ZBrushCentral

Dividing changes base model?!?!?!?

Hi

I just bought a version of zbrush 4 for my company…and it is behaving in a way I didn’t expect. If you:

  1. import a mesh very low res (or start with a cube or something)
  2. divide it several times so it’s nice and smooth
  3. set your subdivision level back to the most basic level

It’s changed!!! It’s a bit smoothed/relaxed. I haven’t anything except divided my model, and zbrush has changed the base mesh. That’s actually REALLY bad, and I was wondering is there was a way to turn this off…to preserve the base mesh shape during the dividing process. The base mesh should only change as a result of my sculpting, not just from subdividing.
Any ideas?

store a MT (morphTarget) before you divide.
or you can import you orginal mesh back into the mesh while it is in edit mode and at it’s lowest subD

Hmmmm…I tried that. Problem is that when I “switch” back to my morph target, I lose the large-scale sculpting that occurred between the first and second levels.
Is there some way to restrict the “large” changes to the second level geometry instead of the first? (keep the first the same)
I found this thread
http://lounge.ego-farms.com/showthread.php?p=14141

sounds similar but they didn;t seem to really find a solution

sorry, so i don’t sound like a total moron here, I’ll mention what this is for

I am working with a model which already done, textured, rigged, animated, etc etc.
client wants extra musculature added…small details…even some large detail like fatter legs and such.

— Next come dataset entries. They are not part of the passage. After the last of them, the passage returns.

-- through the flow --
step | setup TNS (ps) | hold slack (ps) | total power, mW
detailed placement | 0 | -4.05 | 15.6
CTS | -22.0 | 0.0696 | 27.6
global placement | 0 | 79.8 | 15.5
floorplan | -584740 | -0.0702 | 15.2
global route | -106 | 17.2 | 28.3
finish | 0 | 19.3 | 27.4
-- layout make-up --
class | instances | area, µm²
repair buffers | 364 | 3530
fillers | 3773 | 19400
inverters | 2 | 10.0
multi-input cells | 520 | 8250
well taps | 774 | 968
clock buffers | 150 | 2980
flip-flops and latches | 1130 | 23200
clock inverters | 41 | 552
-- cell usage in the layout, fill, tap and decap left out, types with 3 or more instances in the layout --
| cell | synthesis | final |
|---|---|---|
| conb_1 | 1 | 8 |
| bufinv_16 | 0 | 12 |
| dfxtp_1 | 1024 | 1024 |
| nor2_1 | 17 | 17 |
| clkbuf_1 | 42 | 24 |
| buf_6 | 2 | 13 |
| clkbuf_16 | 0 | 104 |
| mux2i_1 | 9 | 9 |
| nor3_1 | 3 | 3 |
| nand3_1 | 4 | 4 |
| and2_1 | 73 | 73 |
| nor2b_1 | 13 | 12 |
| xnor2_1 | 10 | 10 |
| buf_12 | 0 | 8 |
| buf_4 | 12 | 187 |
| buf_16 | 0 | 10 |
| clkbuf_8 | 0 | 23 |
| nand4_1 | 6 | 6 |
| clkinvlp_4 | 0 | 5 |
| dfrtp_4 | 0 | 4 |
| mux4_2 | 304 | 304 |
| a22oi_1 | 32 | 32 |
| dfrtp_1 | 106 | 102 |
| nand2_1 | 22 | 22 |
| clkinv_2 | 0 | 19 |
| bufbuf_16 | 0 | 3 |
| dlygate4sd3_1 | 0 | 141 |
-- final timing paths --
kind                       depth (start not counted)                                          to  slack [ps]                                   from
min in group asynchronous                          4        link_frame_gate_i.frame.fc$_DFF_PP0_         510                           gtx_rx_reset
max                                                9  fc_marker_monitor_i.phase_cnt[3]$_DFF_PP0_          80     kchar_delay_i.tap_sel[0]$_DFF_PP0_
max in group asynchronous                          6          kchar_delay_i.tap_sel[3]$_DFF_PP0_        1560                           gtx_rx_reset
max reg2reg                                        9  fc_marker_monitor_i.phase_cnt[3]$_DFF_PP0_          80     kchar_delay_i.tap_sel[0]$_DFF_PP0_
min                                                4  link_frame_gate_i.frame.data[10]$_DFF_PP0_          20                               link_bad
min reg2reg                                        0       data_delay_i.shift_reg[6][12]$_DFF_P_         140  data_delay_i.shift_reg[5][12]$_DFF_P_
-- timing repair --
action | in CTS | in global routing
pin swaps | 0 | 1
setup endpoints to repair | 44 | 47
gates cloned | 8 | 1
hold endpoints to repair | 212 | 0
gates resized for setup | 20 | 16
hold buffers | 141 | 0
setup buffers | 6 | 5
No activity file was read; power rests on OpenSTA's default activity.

I am trying to find the best workflow here without screwing up any of the work already done. My thoughts are to do it soley with a discplacement texture, or alternately, doing my changes in zbrush and bringing in the base model as a morph target and then displacement for details. did that make sense?

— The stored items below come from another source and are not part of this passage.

File: src/source/hist_cfg_pkg.sv
`default_nettype none

package hist_cfg_pkg;

    // ****************************************
    // bin memory geometry
    // ****************************************

    // width of a time bin address.
    localparam int unsigned BIN_ADDR_W = 4;

    // number of time bins per pixel histogram.
    localparam int unsigned BIN_NUM = 16;

    // width of one bin counter.
    localparam int unsigned COUNT_W = 8;

    // a bin holds at this value once reached.
    localparam logic [COUNT_W-1:0] COUNT_MAX = '1;

    // width of the summed count over all bins, wide enough for BIN_NUM saturated bins.
    localparam int unsigned TOTAL_W = 12;

    // ****************************************
    // frame sequencing
    // ****************************************

    // acquisitions summed into one pixel histogram.
    localparam int unsigned ACQ_NUM = 4;
    localparam int unsigned ACQ_W = 2;

    // pixels per frame before the index wraps.
    localparam int unsigned PIXEL_NUM = 3;
    localparam int unsigned PIXEL_W = 2;

    // cycles spent in drain so the increment pipeline empties.
    localparam int unsigned DRAIN_NUM = 2;
    localparam int unsigned DRAIN_W = 1;

endpackage

`default_nettype wire

File: src/source/hist_types_pkg.sv
`default_nettype none

package hist_types_pkg;

    import hist_cfg_pkg::*;

    // ****************************************
    // interface payloads
    // ****************************************

    // one detector event, last_of_acq closes the current acquisition.
    typedef struct packed {
        logic [BIN_ADDR_W-1:0] bin_addr;
        logic                  last_of_acq;
    } tdc_event_t;

    // per pixel report produced after the scan.
    typedef struct packed {
        logic [PIXEL_W-1:0]    pixel;
        logic [BIN_ADDR_W-1:0] peak_bin;
        logic [COUNT_W-1:0]    peak_count;
        logic [TOTAL_W-1:0]    total;
    } hist_result_t;

    // ****************************************
    // controller states
    // ****************************************

    typedef enum logic [2:0] {
        ST_CLEAR  = 3'd0,
        ST_ACCUM  = 3'd1,
        ST_DRAIN  = 3'd2,
        ST_SCAN   = 3'd3,
        ST_REPORT = 3'd4
    } builder_state_t;

endpackage

`default_nettype wire

File: src/source/bin_ram.sv
`timescale 1ns/1ps
`default_nettype none

module bin_ram (
    input  wire                                  clk,
    input  wire                                  res,
    input  wire                                  clear,
    input  wire  [hist_cfg_pkg::BIN_ADDR_W-1:0]  clear_addr,
    input  wire                                  inc,
    input  wire  [hist_cfg_pkg::BIN_ADDR_W-1:0]  inc_addr,
    input  wire                                  scan_rd,
    input  wire  [hist_cfg_pkg::BIN_ADDR_W-1:0]  scan_addr,
    output logic [hist_cfg_pkg::COUNT_W-1:0]     scan_count
);

    import hist_cfg_pkg::*;

    logic [COUNT_W-1:0]    count_mem [BIN_NUM];

    // write stage of the increment pipeline.
    logic                  wr_valid;
    logic [BIN_ADDR_W-1:0] wr_addr;
    logic [COUNT_W-1:0]    wr_data;

    logic [COUNT_W-1:0]    rd_count;
    logic [COUNT_W-1:0]    next_count;

    // ****************************************
    // read stage
    // ****************************************

    // the write stage still holds the newest value of its bin, so a hit
    // on the same address takes it from there instead of the array.
    always_comb begin
        if (wr_valid && (wr_addr == inc_addr)) begin
            rd_count = wr_data;
        end else begin
            rd_count = count_mem[inc_addr];
        end

        if (rd_count == COUNT_MAX) begin
            next_count = rd_count;
        end else begin
            next_count = rd_count + 1'b1;
        end
    end

    // ****************************************
    // write stage and ports
    // ****************************************

    always_ff @(posedge clk or negedge res) begin
        if (!res) begin
            wr_valid <= 1'b0;
        end else begin
            wr_valid <= inc;
        end
    end

    always_ff @(posedge clk) begin
        if (inc) begin
            wr_addr <= inc_addr;
            wr_data <= next_count;
        end

        if (clear) begin
            count_mem[clear_addr] <= '0;
        end else if (wr_valid) begin
            count_mem[wr_addr] <= wr_data;
        end

        if (scan_rd) begin
            scan_count <= count_mem[scan_addr];
        end
    end

    // the controller runs clear, accumulate and scan as separate phases.
    a_one_access: assert property (
        @(posedge clk) disable iff (!res)
        $onehot0({clear, inc, scan_rd})
    );

endmodule

`default_nettype wire

File: src/source/peak_search.sv
`timescale 1ns/1ps
`default_nettype none

module peak_search (
    input  wire                                  clk,
    input  wire                                  res,
    input  wire                                  start,
    input  wire                                  bin_valid,
    input  wire  [hist_cfg_pkg::COUNT_W-1:0]     count,
    output logic [hist_cfg_pkg::BIN_ADDR_W-1:0]  peak_bin,
    output logic [hist_cfg_pkg::COUNT_W-1:0]     peak_count,
    output logic [hist_cfg_pkg::TOTAL_W-1:0]     total
);

    import hist_cfg_pkg::*;

    // bins arrive in address order, so a local counter names them.
    logic [BIN_ADDR_W-1:0] bin_idx;

    // ****************************************
    // running maximum and sum
    // ****************************************

    always_ff @(posedge clk or negedge res) begin
        if (!res) begin
            bin_idx    <= '0;
            peak_bin   <= '0;
            peak_count <= '0;
            total      <= '0;
        end else if (start) begin
            bin_idx    <= '0;
            peak_bin   <= '0;
            peak_count <= '0;
            total      <= '0;
        end else if (bin_valid) begin
            bin_idx <= bin_idx + 1'b1;
            total   <= total + TOTAL_W'(count);

            // strictly larger only, an equal count later on keeps the earlier bin.
            if (count > peak_count) begin
                peak_count <= count;
                peak_bin   <= bin_idx;
            end
        end
    end

    // a restart in the middle of a scan would mix two pixels.
    a_start_apart: assert property (
        @(posedge clk) disable iff (!res)
        start |-> !bin_valid
    );

endmodule

`default_nettype wire

File: src/source/hist_builder_fsm.sv
`timescale 1ns/1ps
`default_nettype none

module hist_builder_fsm (
    input  wire                                  clk,
    input  wire                                  res,
    input  wire                                  event_valid,
    output logic                                 event_ready,
    input  wire  hist_types_pkg::tdc_event_t     event_data,
    output logic                                 result_valid,
    input  wire                                  result_ready,
    output hist_types_pkg::hist_result_t         result,
    output logic                                 ram_clear,
    output logic [hist_cfg_pkg::BIN_ADDR_W-1:0]  ram_clear_addr,
    output logic                                 ram_inc,
    output logic [hist_cfg_pkg::BIN_ADDR_W-1:0]  ram_inc_addr,
    output logic                                 ram_scan_rd,
    output logic [hist_cfg_pkg::BIN_ADDR_W-1:0]  ram_scan_addr,
    output logic                                 search_start,
    output logic                                 search_bin_valid,
    input  wire  [hist_cfg_pkg::BIN_ADDR_W-1:0]  peak_bin,
    input  wire  [hist_cfg_pkg::COUNT_W-1:0]     peak_count,
    input  wire  [hist_cfg_pkg::TOTAL_W-1:0]     peak_total
);

    import hist_cfg_pkg::*;
    import hist_types_pkg::*;

    builder_state_t        state;

    // shared by clear and scan, both walk the bins from 0 upwards.
    logic [BIN_ADDR_W-1:0] addr_cnt;
    logic [ACQ_W-1:0]      acq_cnt;
    logic [DRAIN_W-1:0]    drain_cnt;
    logic [PIXEL_W-1:0]    pixel;

    // set once the last bin is read, covering the read latency of bin_ram.
    logic                  scan_done;
    logic                  accept;

    assign accept = event_valid && event_ready;

    // ****************************************
    // sequencing
    // ****************************************

    always_ff @(posedge clk or negedge res) begin
        if (!res) begin
            state            <= ST_CLEAR;
            addr_cnt         <= '0;
            acq_cnt          <= '0;
            drain_cnt        <= '0;
            pixel            <= '0;
            scan_done        <= 1'b0;
            event_ready      <= 1'b0;
            search_bin_valid <= 1'b0;
        end else begin
            search_bin_valid <= ram_scan_rd;

            case (state)
                ST_CLEAR: begin
                    addr_cnt <= addr_cnt + 1'b1;
                    if (addr_cnt == BIN_ADDR_W'(BIN_NUM - 1)) begin
                        state       <= ST_ACCUM;
                        event_ready <= 1'b1;
                    end
                end

                ST_ACCUM: begin
                    if (accept && event_data.last_of_acq) begin
                        acq_cnt <= acq_cnt + 1'b1;
                        if (acq_cnt == ACQ_W'(ACQ_NUM - 1)) begin
                            state       <= ST_DRAIN;
                            event_ready <= 1'b0;
                        end
                    end
                end

                ST_DRAIN: begin
                    drain_cnt <= drain_cnt + 1'b1;
                    if (drain_cnt == DRAIN_W'(DRAIN_NUM - 1)) begin
                        drain_cnt <= '0;
                        state     <= ST_SCAN;
                    end
                end

                ST_SCAN: begin
                    if (scan_done) begin
                        scan_done <= 1'b0;
                        state     <= ST_REPORT;
                    end else begin
                        addr_cnt <= addr_cnt + 1'b1;
                        if (addr_cnt == BIN_ADDR_W'(BIN_NUM - 1)) begin
                            scan_done <= 1'b1;
                        end
                    end
                end

                ST_REPORT: begin
                    if (result_ready) begin
                        if (pixel == PIXEL_W'(PIXEL_NUM - 1)) begin
                            pixel <= '0;
                        end else begin
                            pixel <= pixel + 1'b1;
                        end
                        state <= ST_CLEAR;
                    end
                end

                default: begin
                    state <= ST_CLEAR;
                end
            endcase
        end
    end

    // ****************************************
    // memory and search control
    // ****************************************

    assign ram_clear      = (state == ST_CLEAR);
    assign ram_clear_addr = addr_cnt;
    assign ram_inc        = accept;
    assign ram_inc_addr   = event_data.bin_addr;
    assign ram_scan_rd    = (state == ST_SCAN) && !scan_done;
    assign ram_scan_addr  = addr_cnt;

    // peak_search restarts in the first drain cycle, well before the first scan data.
    assign search_start = (state == ST_DRAIN) && (drain_cnt == '0);

    assign result_valid      = (state == ST_REPORT);
    assign result.pixel      = pixel;
    assign result.peak_bin   = peak_bin;
    assign result.peak_count = peak_count;
    assign result.total      = peak_total;

    // the peak search must not move while a report waits.
    a_result_hold: assert property (
        @(posedge clk) disable iff (!res)
        result_valid && !result_ready |=> result_valid && $stable(result)
    );

    a_ready_in_accum: assert property (
        @(posedge clk) disable iff (!res)
        event_ready |-> state == ST_ACCUM
    );

endmodule

`default_nettype wire

File: src/source/hist_top.sv
`timescale 1ns/1ps
`default_nettype none

module hist_top (
    input  wire                              clk,
    input  wire                              res,
    input  wire                              event_valid,
    output logic                             event_ready,
    input  wire  hist_types_pkg::tdc_event_t event_data,
    output logic                             result_valid,
    input  wire                              result_ready,
    output hist_types_pkg::hist_result_t     result
);

    import hist_cfg_pkg::*;

    logic                  ram_clear;
    logic [BIN_ADDR_W-1:0] ram_clear_addr;
    logic                  ram_inc;
    logic [BIN_ADDR_W-1:0] ram_inc_addr;
    logic                  ram_scan_rd;
    logic [BIN_ADDR_W-1:0] ram_scan_addr;
    logic [COUNT_W-1:0]    scan_count;

    logic                  search_start;
    logic                  search_bin_valid;
    logic [BIN_ADDR_W-1:0] peak_bin;
    logic [COUNT_W-1:0]    peak_count;
    logic [TOTAL_W-1:0]    peak_total;

    hist_builder_fsm u_hist_builder_fsm (
        .clk              (clk),
        .res              (res),
        .event_valid      (event_valid),
        .event_ready      (event_ready),
        .event_data       (event_data),
        .result_valid     (result_valid),
        .result_ready     (result_ready),
        .result           (result),
        .ram_clear        (ram_clear),
        .ram_clear_addr   (ram_clear_addr),
        .ram_inc          (ram_inc),
        .ram_inc_addr     (ram_inc_addr),
        .ram_scan_rd      (ram_scan_rd),
        .ram_scan_addr    (ram_scan_addr),
        .search_start     (search_start),
        .search_bin_valid (search_bin_valid),
        .peak_bin         (peak_bin),
        .peak_count       (peak_count),
        .peak_total       (peak_total)
    );

    bin_ram u_bin_ram (
        .clk        (clk),
        .res        (res),
        .clear      (ram_clear),
        .clear_addr (ram_clear_addr),
        .inc        (ram_inc),
        .inc_addr   (ram_inc_addr),
        .scan_rd    (ram_scan_rd),
        .scan_addr  (ram_scan_addr),
        .scan_count (scan_count)
    );

    peak_search u_peak_search (
        .clk        (clk),
        .res        (res),
        .start      (search_start),
        .bin_valid  (search_bin_valid),
        .count      (scan_count),
        .peak_bin   (peak_bin),
        .peak_count (peak_count),
        .total      (peak_total)
    );

endmodule

`default_nettype wire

What you need to understand is how multi-resolution mesh editing operates.

Edits that you make to one level are propagated to other levels when you change levels – not when the edits are actually made.

What this means is that you can store a morph target at level 1, divide and sculpt, return to level 1 and switch to the stored morph target to create your displacement map or whatever. Before returning to the higher levels again, switch morph targets again. This returns level 1 to the multi-res state so that it’s not seen as a change in size when you change levels.

Dividing a model smooths the surface. This involves a contraction of the model. ZBrush sees this as a change to the model, which is why your model is smaller when you return to level 1. But the method described above allows you to temporarily switch back to your original base mesh without affecting the higher levels. Just don’t return to the higher levels without switching morph targets again.

If you forget to store a morph target before dividing, all is not lost. Return to level 1, store a morph target and import your original model. You now have a base state and a multi-res state that can be toggled between with the morph target just as if you’d stored one before dividing.

So, ill shoot here in the dark, actually not had this problem.
But, so what if the basemeshe changes ?
You have UVs. SO, make your modeling and export the maps you need and apply them to the original mesh ?! (Just dont turn ON Smooth UVs when creating maps).

I think this should wokr ?

Aurick solved it…at least he explained it to me. 3d programs like max and maya and whatever, do not change the base level upon smoothing, which is what caused the confusion on my part. However ghost666 also had it right…if i use a morph target to begin with, and then switch to it afterwards, the geometric changes are still inside BEFORE i switch back to higher levels.

short story is this is my solution considering i want to contain ALL of my changes within discplacement information, instead of altering the existing model in max.

Pimento…to answer, I need he lowest level model unchanged so that the huge sweeping changes (like a fatter leg) will be included in the displacement information. not sure if that made sense.